There may yet be an opportunity for Obama to make a real contribution for which he will likely get little credit. First and foremost, the administration could forge ahead with a new way of thinking about the region. It could recognize that the states of the Levant, in particular Lebanon, Syria, and Iraq, were artificial colonial creations. Damascus, Beirut, and Baghdad have returned to their historical roles as local power centers at best. The ethnic, confessional, and political divides that are evident in any administrative map of the Ottoman Levant have reemerged from Beirut to Basra. In turn, the United States must reshape its foreign policy apparatus to deal with autonomous zones and non-state actors—some as partners, some as enemies.

U.S. policies in the Levant and the Gulf must be reassessed such that they go beyond the reductionist thinking of the past—of excessive focus on nation building, democracy, and free market reforms or that the United States can withdraw from the region and yet protect its global interests. U.S. policy also requires a new, open-minded reevaluation of the efficacy, stability, and political legitimacy of traditional regimes—the monarchies and emirates of the region and how they can evolve and what roles they can play.

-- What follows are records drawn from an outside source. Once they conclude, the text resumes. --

File: config.mk
export PLATFORM = sky130hd
export DESIGN_NAME = pattern_match_unit
export DESIGN_NICKNAME = d
export VERILOG_FILES = /design/src/rtl/pm_pkg.sv /design/src/rtl/pm_bit_eval.sv /design/src/rtl/pm_combine.sv /design/src/rtl/pm_status.sv /design/src/rtl/pattern_match_unit.sv
export SDC_FILE = /design/constraint.sdc
export NUM_CORES = 1
export LEC_CHECK = 0
export ABC_AREA = 1
export BUFFER_PORTS_ARGS = -buffer_cell sky130_fd_sc_hd__buf_2
export CAP_MARGIN = 25
export CORE_AREA = 3 3 85 71
export DETAILED_ROUTE_END_ITERATION = 7
export DIE_AREA = 0 0 88 74
export GPL_ROUTABILITY_DRIVEN = 0
export PLACE_DENSITY = 0.72
export SKIP_CTS_REPAIR_TIMING = 1
export SKIP_LAST_GASP = 1
export SLEW_MARGIN = 10
export SYNTH_ARGS = -nofsm -noshare
export SYNTH_HDL_FRONTEND = slang
export SYNTH_HIERARCHICAL = 1
export SYNTH_SLANG_ARGS = --single-unit
export TNS_END_PERCENT = 100
File: constraint.sdc
create_clock -name clk -period 2.3 [get_ports clk]
set_input_delay 0 -clock clk [delete_from_list [all_inputs] [get_ports clk]]
set_output_delay 0 -clock clk [all_outputs]
set_load 0.01 [all_outputs]
## config.mk

```make
export PLATFORM = sky130hd
export DESIGN_NAME = i2c_byte_path
export DESIGN_NICKNAME = d
export VERILOG_FILES = /design/src/rtl/i2cb_pkg.sv /design/src/rtl/i2cb_shifter.sv /design/src/rtl/i2cb_spacing.sv /design/src/rtl/i2c_byte_path.sv
export SDC_FILE = /design/constraint.sdc
export NUM_CORES = 1
export LEC_CHECK = 0
export ABC_CLOCK_PERIOD_IN_PS = 2500
export BUFFER_PORTS_ARGS = -buffer_cell sky130_fd_sc_hd__buf_2
export CAP_MARGIN = 25
export CORE_MARGIN = 2
export CORE_UTILIZATION = 54
export CTS_CLUSTER_DIAMETER = 200
export DETAILED_ROUTE_END_ITERATION = 6
export HOLD_SLACK_MARGIN = 0.1
export PLACE_DENSITY_LB_ADDON = 0.15
export SETUP_SLACK_MARGIN = 0.4
export SLEW_MARGIN = 0
export SYNTH_ARGS = -nofsm -noshare
export SYNTH_HDL_FRONTEND = slang
export SYNTH_SLANG_ARGS = --single-unit
```

## constraint.sdc

```tcl
create_clock -name clk -period 2.5 [get_ports clk]
set_input_delay 0 -clock clk [delete_from_list [all_inputs] [get_ports clk]]
set_output_delay 0 -clock clk [all_outputs]
set_load 0.01 [all_outputs]
```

Obama’s legacy is not likely to recover from the current morass in Middle East policy, but he can become a segue for remolding how the United States thinks about the region in terms of political, economic, social, and cultural ties. The president can focus his long game not on unachievable fantasies but on creating a more practical and realistic approach to the region and policy development. Of course, such a change is a long shot that will require considerable rethinking and policy effort; just being the anti-Bush has certainly proven not to be enough.